It was a notice sent out by one John Julius Angerstein, of Lloyds in the City of London, on behalf of the merchants and shipowners there, offering a reward of five thousand pounds for the capture, or proof of the destruction, of a French privateer which had for some time past been making great play with British shipping in the Channel and Bay of Biscay. She was described as a schooner of one hundred and fifty tons or thereabouts, black hull with red streak, carrying an unusually large crew and unusually heavy metal. She flew a white flag with a red hand on it, her red figure-head was said to represent the same device, and she was known by the name of La Main Rouge.
John Ozanne folded the bill methodically and stowed it safely away in his pocket-book.

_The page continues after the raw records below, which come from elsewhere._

--- config.mk ---
export PLATFORM = sky130hd
export DESIGN_NAME = touch_press_classifier
export DESIGN_NICKNAME = d
export VERILOG_FILES = /design/src/rtl/tpc_pkg.sv /design/src/rtl/tpc_cfg.sv /design/src/rtl/tpc_core.sv /design/src/rtl/touch_press_classifier.sv
export SDC_FILE = /design/constraint.sdc
export NUM_CORES = 1
export LEC_CHECK = 0
export ABC_AREA = 1
export BUFFER_PORTS_ARGS = -buffer_cell sky130_fd_sc_hd__buf_2
export CAP_MARGIN = 20
export CORE_MARGIN = 3
export CORE_UTILIZATION = 40
export DETAILED_ROUTE_END_ITERATION = 10
export PLACE_DENSITY = 0.68
export SLEW_MARGIN = 20
export SYNTH_ARGS = -nofsm -noshare
export SYNTH_HDL_FRONTEND = slang
export SYNTH_SLANG_ARGS = --single-unit
--- constraint.sdc ---
create_clock -name i_clk -period 4.25 [get_ports i_clk]
set_input_delay 0.425 -clock i_clk [delete_from_list [all_inputs] [get_ports i_clk]]
set_output_delay 0.425 -clock i_clk [all_outputs]
set_load 0.02 [all_outputs]
--- src/rtl/tpc_pkg.sv ---
package tpc_pkg;

    localparam int unsigned SENS_W   = 16;
    localparam int unsigned COUNT_W  = 8;
    localparam int unsigned STUCK_W  = 16;
    localparam int unsigned READ_W   = 16;
    localparam int unsigned FUNC_W   = 2;
    localparam int unsigned CFG_IDX_W  = 3;
    localparam int unsigned CFG_DATA_W = 16;
    localparam int unsigned IN_TDATA_W  = 24;
    localparam int unsigned OUT_TDATA_W = 24;

    localparam int unsigned INIT_HIT_COUNT_DEF  = 4;
    localparam int unsigned INIT_IDLE_COUNT_DEF = 4;

    localparam logic [CFG_IDX_W-1:0] REG_SENSITIVITY   = 3'd0;
    localparam logic [CFG_IDX_W-1:0] REG_HIT_CONFIRM   = 3'd1;
    localparam logic [CFG_IDX_W-1:0] REG_HIT_ABORT     = 3'd2;
    localparam logic [CFG_IDX_W-1:0] REG_IDLE_HIT      = 3'd3;
    localparam logic [CFG_IDX_W-1:0] REG_IDLE_CONFIRM  = 3'd4;
    localparam logic [CFG_IDX_W-1:0] REG_FIRST_LONG    = 3'd5;
    localparam logic [CFG_IDX_W-1:0] REG_SHORT_RELEASE = 3'd6;
    localparam logic [CFG_IDX_W-1:0] REG_STUCK_LIMIT   = 3'd7;

    localparam logic [SENS_W-1:0]  SENSITIVITY_RST   = 16'd200;
    localparam logic [COUNT_W-1:0] HIT_CONFIRM_RST   = 8'd4;
    localparam logic [COUNT_W-1:0] HIT_ABORT_RST     = 8'd6;
    localparam logic [COUNT_W-1:0] IDLE_HIT_RST      = 8'd5;
    localparam logic [COUNT_W-1:0] IDLE_CONFIRM_RST  = 8'd8;
    localparam logic [COUNT_W-1:0] FIRST_LONG_RST    = 8'd45;
    localparam logic [COUNT_W-1:0] SHORT_RELEASE_RST = 8'd5;
    localparam logic [STUCK_W-1:0] STUCK_LIMIT_RST   = 16'd3125;
    localparam logic [READ_W-1:0]  THRESHOLD_RST     = 16'hFFFF;

    localparam logic [FUNC_W-1:0] FUNC_SAMPLE    = 2'd0;
    localparam logic [FUNC_W-1:0] FUNC_ACK       = 2'd1;
    localparam logic [FUNC_W-1:0] FUNC_CALIBRATE = 2'd2;

    typedef enum logic [1:0] {
        ST_INIT     = 2'd0,
        ST_HIT      = 2'd1,
        ST_IDLE     = 2'd2,
        ST_IDLE_HIT = 2'd3
    } t_state;

    typedef enum logic [1:0] {
        EV_NONE  = 2'd0,
        EV_IDLE  = 2'd1,
        EV_SHORT = 2'd2,
        EV_LONG  = 2'd3
    } t_event;

    typedef struct packed {
        logic [SENS_W-1:0]  sensitivity;
        logic [COUNT_W-1:0] hit_confirm_count;
        logic [COUNT_W-1:0] hit_abort_count;
        logic [COUNT_W-1:0] idle_hit_count;
        logic [COUNT_W-1:0] idle_confirm_count;
        logic [COUNT_W-1:0] first_long_count;
        logic [COUNT_W-1:0] short_release_count;
        logic [STUCK_W-1:0] stuck_limit;
    } t_cfg;

    typedef struct packed {
        logic [READ_W-1:0] touch_threshold;
        logic              recalibrate_request;
        t_event            event_code;
    } t_result;

endpackage

--- src/rtl/tpc_cfg.sv ---
module tpc_cfg
    import tpc_pkg::*;
(
    input  logic                  i_clk,
    input  logic                  i_rst_n,
    input  logic                  i_cfg_we,
    input  logic [CFG_IDX_W-1:0]  i_cfg_addr,
    input  logic [CFG_DATA_W-1:0] i_cfg_wdata,
    output t_cfg                  o_cfg
);

    t_cfg r_cfg;

    always_ff @(posedge i_clk) begin
        if (!i_rst_n) begin
            r_cfg.sensitivity         <= SENSITIVITY_RST;
            r_cfg.hit_confirm_count   <= HIT_CONFIRM_RST;
            r_cfg.hit_abort_count     <= HIT_ABORT_RST;
            r_cfg.idle_hit_count      <= IDLE_HIT_RST;
            r_cfg.idle_confirm_count  <= IDLE_CONFIRM_RST;
            r_cfg.first_long_count    <= FIRST_LONG_RST;
            r_cfg.short_release_count <= SHORT_RELEASE_RST;
            r_cfg.stuck_limit         <= STUCK_LIMIT_RST;
        end else if (i_cfg_we) begin
            unique case (i_cfg_addr)
                REG_SENSITIVITY:   r_cfg.sensitivity         <= i_cfg_wdata;
                REG_HIT_CONFIRM:   r_cfg.hit_confirm_count   <= i_cfg_wdata[COUNT_W-1:0];
                REG_HIT_ABORT:     r_cfg.hit_abort_count     <= i_cfg_wdata[COUNT_W-1:0];
                REG_IDLE_HIT:      r_cfg.idle_hit_count      <= i_cfg_wdata[COUNT_W-1:0];
                REG_IDLE_CONFIRM:  r_cfg.idle_confirm_count  <= i_cfg_wdata[COUNT_W-1:0];
                REG_FIRST_LONG:    r_cfg.first_long_count    <= i_cfg_wdata[COUNT_W-1:0];
                REG_SHORT_RELEASE: r_cfg.short_release_count <= i_cfg_wdata[COUNT_W-1:0];
                REG_STUCK_LIMIT:   r_cfg.stuck_limit         <= i_cfg_wdata;
                default: ;
            endcase
        end
    end

    assign o_cfg = r_cfg;

endmodule

--- src/rtl/tpc_core.sv ---
module tpc_core
    import tpc_pkg::*;
#(
    parameter int unsigned INIT_HIT_COUNT  = INIT_HIT_COUNT_DEF,
    parameter int unsigned INIT_IDLE_COUNT = INIT_IDLE_COUNT_DEF
) (
    input  logic              i_clk,
    input  logic              i_rst_n,
    input  logic              i_valid,
    input  logic [FUNC_W-1:0] i_func,
    input  logic [READ_W-1:0] i_reading,
    input  t_cfg              i_cfg,
    output t_result           o_result
);

    localparam logic [COUNT_W-1:0] INIT_HIT  = COUNT_W'(INIT_HIT_COUNT);
    localparam logic [COUNT_W-1:0] INIT_IDLE = COUNT_W'(INIT_IDLE_COUNT);
    localparam logic [COUNT_W-1:0] TALLY_MAX = '1;

    t_state              r_state, n_state;
    logic [COUNT_W-1:0]  r_hit, n_hit;
    logic [COUNT_W-1:0]  r_idle, n_idle;
    logic [STUCK_W-1:0]  r_stuck, n_stuck;
    logic [READ_W-1:0]   r_thr, n_thr;
    logic                r_pend, n_pend;

    logic                w_run;
    logic                w_is_hit;
    logic [COUNT_W-1:0]  w_hit_inc;
    logic [COUNT_W-1:0]  w_idle_inc;
    logic [STUCK_W-1:0]  w_stuck_inc;
    logic                w_stuck_met;
    logic [READ_W:0]     w_cal_sum;
    logic                w_go;
    logic                w_clr_stuck;
    logic                w_hit_long;
    t_event              w_ev;
    logic                w_req;

    assign w_run       = i_valid && (i_func == FUNC_SAMPLE) && !r_pend;
    assign w_is_hit    = i_reading > r_thr;
    assign w_hit_inc   = (w_is_hit && r_hit != TALLY_MAX) ? r_hit + 1'b1 : r_hit;
    assign w_idle_inc  = (!w_is_hit && r_idle != TALLY_MAX) ? r_idle + 1'b1 : r_idle;
    assign w_stuck_inc = r_stuck + 1'b1;
    assign w_stuck_met = (i_cfg.stuck_limit != '0) && (w_stuck_inc == i_cfg.stuck_limit);
    assign w_cal_sum   = {1'b0, i_reading} + {1'b0, i_cfg.sensitivity};

    // Next state, with the event that the transition reports.
    always_comb begin
        n_state     = r_state;
        w_go        = 1'b0;
        w_clr_stuck = 1'b0;
        w_hit_long  = 1'b0;
        w_ev        = EV_NONE;
        if (w_run) begin
            unique case (r_state)
                ST_INIT: begin
                    if (w_hit_inc >= INIT_HIT) begin
                        n_state = ST_HIT;
                        w_go    = 1'b1;
                    end else if (w_idle_inc >= INIT_IDLE) begin
                        n_state     = ST_IDLE;
                        w_go        = 1'b1;
                        w_clr_stuck = 1'b1;
                    end
                end
                ST_HIT: begin
                    if (w_hit_inc >= i_cfg.hit_confirm_count) begin
                        n_state    = w_stuck_met ? ST_IDLE : ST_INIT;
                        w_go       = 1'b1;
                        w_hit_long = 1'b1;
                        w_ev       = EV_LONG;
                    end else if (w_idle_inc >= i_cfg.hit_abort_count) begin
                        n_state = ST_INIT;
                        w_go    = 1'b1;
                    end
                end
                ST_IDLE: begin
                    if (w_hit_inc >= i_cfg.idle_hit_count) begin
                        n_state = ST_IDLE_HIT;
                        w_go    = 1'b1;
                    end else if (w_idle_inc >= i_cfg.idle_confirm_count) begin
                        n_state = ST_INIT;
                        w_go    = 1'b1;
                        w_ev    = EV_IDLE;
                    end
                end
                ST_IDLE_HIT: begin
                    if (w_hit_inc >= i_cfg.first_long_count) begin
                        n_state = ST_INIT;
                        w_go    = 1'b1;
                        w_ev    = EV_LONG;
                    end else if (w_idle_inc >= i_cfg.short_release_count) begin
                        n_state = ST_INIT;
                        w_go    = 1'b1;
                        w_ev    = EV_SHORT;
                    end
                end
                default: ;
            endcase
        end
    end

    // Tallies, threshold, pending flag and recalibration request.
    always_comb begin
        n_hit   = r_hit;
        n_idle  = r_idle;
        n_stuck = r_stuck;
        n_thr   = r_thr;
        n_pend  = r_pend;
        w_req   = 1'b0;
        if (i_valid && i_func == FUNC_ACK) begin
            n_pend = 1'b0;
        end
        if (i_valid && i_func == FUNC_CALIBRATE) begin
            n_thr = w_cal_sum[READ_W] ? '1 : w_cal_sum[READ_W-1:0];
        end
        if (w_run) begin
            n_hit  = w_go ? '0 : w_hit_inc;
            n_idle = w_go ? '0 : w_idle_inc;
            if (w_ev != EV_NONE) begin
                n_pend = 1'b1;
            end
            if (w_clr_stuck) begin
                n_stuck = '0;
            end
            if (w_hit_long) begin
                if (w_stuck_met) begin
                    n_stuck = '0;
                    if (r_thr > i_cfg.sensitivity) begin
                        n_thr = r_thr - i_cfg.sensitivity;
                    end else begin
                        w_req = 1'b1;
                    end
                end else begin
                    n_stuck = w_stuck_inc;
                end
            end
        end
    end

    always_ff @(posedge i_clk) begin
        if (!i_rst_n) begin
            r_state <= ST_INIT;
            r_hit   <= '0;
            r_idle  <= '0;
            r_stuck <= '0;
            r_thr   <= THRESHOLD_RST;
            r_pend  <= 1'b0;
        end else begin
            r_state <= n_state;
            r_hit   <= n_hit;
            r_idle  <= n_idle;
            r_stuck <= n_stuck;
            r_thr   <= n_thr;
            r_pend  <= n_pend;
        end
    end

    assign o_result.touch_threshold     = n_thr;
    assign o_result.recalibrate_request = w_req;
    assign o_result.event_code          = w_ev;

endmodule

--- src/rtl/touch_press_classifier.sv ---
// Touch press classifier.
// Input words arrive on the s_axis channel: func in tdata[1:0] (sample,
// acknowledge or calibrate) and the electrode reading in tdata[17:2].
// Every input word produces exactly one result word on the m_axis channel:
// event code in tdata[1:0], recalibration request in tdata[2] and the
// threshold after the word in tdata[18:3].
// Sensitivity, counts and stuck limit are written through the write port
// (i_cfg_we, i_cfg_addr, i_cfg_wdata); the user must do so only while no
// word is in flight, as the block does not enforce it. A word accepted
// into the input register is classified out of it, and its result is valid
// on m_axis from the result register; one word can be taken every cycle
// while m_axis does not stall, as the press state is updated per word.
// When the receiver stalls, the result register holds its word and the
// input register fills; s_axis_tready then drops until m_axis drains.
// Reset clears both pipeline stages, the press state, the tallies and the
// pending flag, sets the threshold to its maximum and loads default counts.
module touch_press_classifier
    import tpc_pkg::*;
#(
    parameter int unsigned INIT_HIT_COUNT  = INIT_HIT_COUNT_DEF,
    parameter int unsigned INIT_IDLE_COUNT = INIT_IDLE_COUNT_DEF
) (
    input  logic                   i_clk,
    input  logic                   i_rst_n,
    input  logic                   s_axis_tvalid,
    output logic                   s_axis_tready,
    // Fields from bit 0: func[1:0], reading[17:2], zero padding[23:18].
    input  logic [IN_TDATA_W-1:0]  s_axis_tdata,
    output logic                   m_axis_tvalid,
    input  logic                   m_axis_tready,
    // Fields from bit 0: event_code[1:0], recalibrate_request[2],
    // touch_threshold[18:3], zero padding[23:19].
    output logic [OUT_TDATA_W-1:0] m_axis_tdata,
    input  logic                   i_cfg_we,
    input  logic [CFG_IDX_W-1:0]   i_cfg_addr,
    input  logic [CFG_DATA_W-1:0]  i_cfg_wdata
);

    logic              r_in_valid;
    logic [FUNC_W-1:0] r_in_func;
    logic [READ_W-1:0] r_in_reading;
    logic              r_out_valid;
    t_result           r_out;
    logic              w_adv;
    logic              w_take;
    t_cfg              w_cfg;
    t_result           w_result;

    assign w_adv         = r_in_valid && (!r_out_valid || m_axis_tready);
    assign s_axis_tready = !r_in_valid || w_adv;
    assign w_take        = s_axis_tvalid && s_axis_tready;

    always_ff @(posedge i_clk) begin
        if (!i_rst_n) begin
            r_in_valid <= 1'b0;
        end else if (w_take) begin
            r_in_valid <= 1'b1;
        end else if (w_adv) begin
            r_in_valid <= 1'b0;
        end
    end

    always_ff @(posedge i_clk) begin
        if (w_take) begin
            r_in_func    <= s_axis_tdata[FUNC_W-1:0];
            r_in_reading <= s_axis_tdata[FUNC_W+READ_W-1:FUNC_W];
        end
    end

    always_ff @(posedge i_clk) begin
        if (!i_rst_n) begin
            r_out_valid <= 1'b0;
        end else if (w_adv) begin
            r_out_valid <= 1'b1;
        end else if (m_axis_tready) begin
            r_out_valid <= 1'b0;
        end
    end

    always_ff @(posedge i_clk) begin
        if (w_adv) begin
            r_out <= w_result;
        end
    end

    tpc_cfg u_cfg (
        .i_clk       (i_clk),
        .i_rst_n     (i_rst_n),
        .i_cfg_we    (i_cfg_we),
        .i_cfg_addr  (i_cfg_addr),
        .i_cfg_wdata (i_cfg_wdata),
        .o_cfg       (w_cfg)
    );

    tpc_core #(
        .INIT_HIT_COUNT  (INIT_HIT_COUNT),
        .INIT_IDLE_COUNT (INIT_IDLE_COUNT)
    ) u_core (
        .i_clk     (i_clk),
        .i_rst_n   (i_rst_n),
        .i_valid   (w_adv),
        .i_func    (r_in_func),
        .i_reading (r_in_reading),
        .i_cfg     (w_cfg),
        .o_result  (w_result)
    );

    assign m_axis_tvalid = r_out_valid;
    assign m_axis_tdata  = {(OUT_TDATA_W - $bits(t_result))'(0), r_out};

endmodule

==> reports/results.tsv <==
metric	value	unit
synth.yosys.seq_area_share	35.9	%
max_stage_delay	0.41	ns
synth_top_area_share	25.3	%
clock_latency	0.44	ns
path_cells	ha_1 -> nand2_1 -> nor3_4 -> nand2_1 -> nand2_2 -> nand3_2 -> mux2_2 -> ha_1 -> a21oi_1 -> o21ai_0 -> nand2_1 -> o2111ai_1 -> nand2_1 -> nor2_4 -> buf_4 -> inv_2 -> buf_4 -> o21ai_0 -> o21ai_0 -> inv_1	
cp_num_cells	20	
synth-xor-area-share	4.23	%
cts_max_level	4	
cts_buffers	17	
synth_top_area_cell	dfxtp_1	
layout_min_cycle_time	3.97	ns
rows	58	
clockRootBuffer	clkbuf_16	
die_h	168	um
first_iter_violations	680	
ant_nets	0	
synth_compound_area_share	16.0	%
avgSynthCellArea	7.51	sq um
final_common_cell	nand2_1	
core	25500	sq um
routed_wl	27.2	mm
synth.area.mux_share	0.107	%
die_area	28300	sq um
worst-r2r-setup-slack	0.28	ns
rr_worst_depth	20	
antenna_cells	0	
crit_path_top_delay_cell	edfxtp_1	
grt_pass1_wl	44.2	mm
worstHoldStart	s_axis_tdata[5]	
synth_top_family_by_area	simple AND/OR/NAND/NOR gates	
required	4.59	ns
syn_inst	1402	
post_drt_via_cell_ratio	5.17	
place_congestion	0.909	
clock_sinks	170	
crit_buf_inv	4	
min_period_over_period	93.3	%
slew_viol_final	0	
cp_common_cell	nand2_1	
design_area	11800	sq um
whs	0.155	ns
min_to	r_in_reading[3]$_DFFE_PP_	
skew	0.0115	ns
multi_input_area	5850	sq um
area_delta_synth_final	12.2	%
cap_violations	0	
tns	0	ns
critPathLaunchType	register	
dpl.hpwl	20.3	mm
slew_headroom	40.9	%
hold_path_class	input pin to register	
setup_viol	0	
power	3.76	mW
avgRoutedWirePerCell	15.0	um
ys_ff_latch	170	
portBuffers	62	
yosys-top-cells-area	dfxtp_1, ha_1, edfxtp_1, nand2_1, a21oi_1	
post-route-util	46.2	%
tightest_slew	0.886	ns
crit_arrival	4.31	ns
cts_max_path_buffers	2	
drive_gt1_share	10.9	%
crit_fanout	17	
min_path_cells	1	
drc	0	
layout_common_cells	nand2_1, inv_1, a21oi_1, dfxtp_1, ha_1	
path_class	register to register	
final_hold_viol_count	0	
regArea	3770	sq um
power_density	318	nW/um^2
cts_tree	yes	
first_pass_iters	6	
grt_pass1_vias	8916	
finalNetCount	1618	
timing.fmax	0.252	GHz
r2r-start	r_in_reading[15]$_DFFE_PP_	
grt_usage	19.3	%
crit_family	simple AND/OR/NAND/NOR gates	
synth_flop_cell	dfxtp_1	
path_clk_slew	0.07	ns
outcome	finished, final reports clean	
p_leak	5.38	nW
yosysUniqueCellTypes	53	
num_vias	9363	
syn_area	10500	sq um
fill_cells	2518	
synthAdderAreaFrac	12.1	%
place_area	11200	sq um
start_util	41.2	%
end_kind	register	
grt_max_degree	51	
ys_warn_count	0	
antenna_found_initial	0	
peakVddDrop	0.000241	V
die_w	168	um
synth-async-reset-ratio	0	%
synth_edf_count	37	
synth-simple-area-share	22.5	%
r2r_end	u_core.r_pend$_SDFF_PN0_	
ioPinCount	74	
overflow	0	
-- how the worst max path moves through the flow --
stage / start / end / slack, ns
CTS: r_in_reading[15]$_DFFE_PP_ / u_core.r_stuck[2]$_SDFFE_PN0P_ / 0.12
floorplan: r_in_reading[15]$_DFFE_PP_ / u_core.r_stuck[15]$_SDFFE_PN0P_ / 0.81
detailed placement: u_core.r_thr[15]$_SDFF_PN1_ / u_core.r_thr[0]$_SDFF_PN1_ / 0.16
global route: u_core.r_thr[15]$_SDFF_PN1_ / u_core.r_pend$_SDFF_PN0_ / -0.006
finish: r_in_reading[15]$_DFFE_PP_ / u_core.r_pend$_SDFF_PN0_ / 0.28
global placement: r_in_reading[15]$_DFFE_PP_ / u_core.r_thr[0]$_SDFF_PN1_ / 0.25
-- cell type report --
type                    instances  area share, %
inverters                     199           6.32
clock buffers                  19           3.75
clock inverters                13          0.911
well taps                     330           3.50
multi-input cells             997           49.5
repair buffers                 84           4.03
flip-flops and latches        170           31.9
-- timing repair --
action / 4_1_cts / 5_1_grt
setup buffers: 0 / 3
resized for setup: 0 / 8
hold buffers: 0 / 0
hold endpoints to repair: 0 / 0
setup endpoints to repair: 0 / 58
-- metrics by stage --
step	std cells	setup slack [ns]
2_1_floorplan	1406	0.813
3_3_place_gp	1777	0.247
3_5_place_dp	1777	0.156
4_1_cts	1809	0.125
5_1_grt	1812	-0.00640
6_report	1812	0.283
-- cells in the mapped netlist (13+ instances only) --
| cell type | count |
|---|---|
| a21oi_1 | 157 |
| clkbuf_1 | 26 |
| dfxtp_1 | 133 |
| edfxtp_1 | 37 |
| ha_1 | 99 |
| inv_1 | 194 |
| nand2_1 | 274 |
| nand3_1 | 96 |
| nand4_1 | 21 |
| nor2_1 | 91 |
| o211ai_1 | 13 |
| o21ai_0 | 98 |
| xnor2_1 | 13 |
| xor2_1 | 36 |
-- kinds of logic after synthesis --
kind of cell | Yosys count
compound gates | 308
xor+xnor | 50
fa+ha+maj | 101
buf+inv | 239
flops | 170
mux | 1
other cells | 1
simple gates | 532
-- metal layers --
layer	GRT usage, %	wire, um	vias to the layer above	share of wire (%)
met4	5.59	582	0	2.1
met5	0	0	-	0
met3	3.50	1420	45	5.2
met1	24.6	12300	4279	45
li1	-	-	4806	-
met2	33.6	12900	233	48
-- power breakdown --
group | internal [mW] | switching (mW) | total [mW] | leakage (nW)
Sequential | 1.70 | 0.0296 | 1.73 | 1.41
Combinational | 0.182 | 0.349 | 0.531 | 3.69
Clock | 0.782 | 0.713 | 1.50 | 0.277
-- sequential cells by signal (all words and copies together), names as in the netlist --
name and cells:
u_cfg.o_cfg 80, u_core.r_thr 16, u_core.r_hit 8, m_axis_tvalid 1, r_in_func 2, u_core.r_idle 8
u_core.r_stuck 16, r_in_reading 16, m_axis_tdata 19, r_in_valid 1, u_core.r_pend 1, u_core.r_state 2
Power figures use the tool's default switching activity.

"It'd be a fortune if we caught him full," he said thoughtfully. "They say he takes no prizes. Just helps himself to what he wants like a highwayman, and then sheers off and looks out for another. Rare pickings he must have had among some of those fat East Indiamen. Here's to our falling in with him!" and we clicked our mugs on that right hopefully.
"What weight do we carry?" I asked, in view of the Frenchman's heavy guns, our own not being yet mounted.
"Four eighteens a-side, and one twenty-four forward and one aft. There'll be some chips flying if we meet him, but we'll do our best to close his fist and stop his grabbing. You're wanting to get back? Come over day after to-morrow and give me a hand. I'll be glad of your help;" and I dropped into my boat and pulled out into the wind, and ran up my lug for home.
"So you saw Torode himself, Phil? And what is he like?" asked my grandfather, as I told them the day's doings.
"Big, black, grim-looking fellow. Just what you'd expect. On the whole I'm not sorry I'm going with John Ozanne. He seems pleased to have me too, and that's something."
"I'd much sooner think of you with him," said my mother. "I know nothing of Monsieur Torode, but nobody seems to like him."
George Hamon said much the same thing, and spoke highly of John Ozanne as a cautious seaman, which I well knew him to be.
Jeanne Falla laughed heartily when I told her of my visit to Brecqhou, which I did very fully.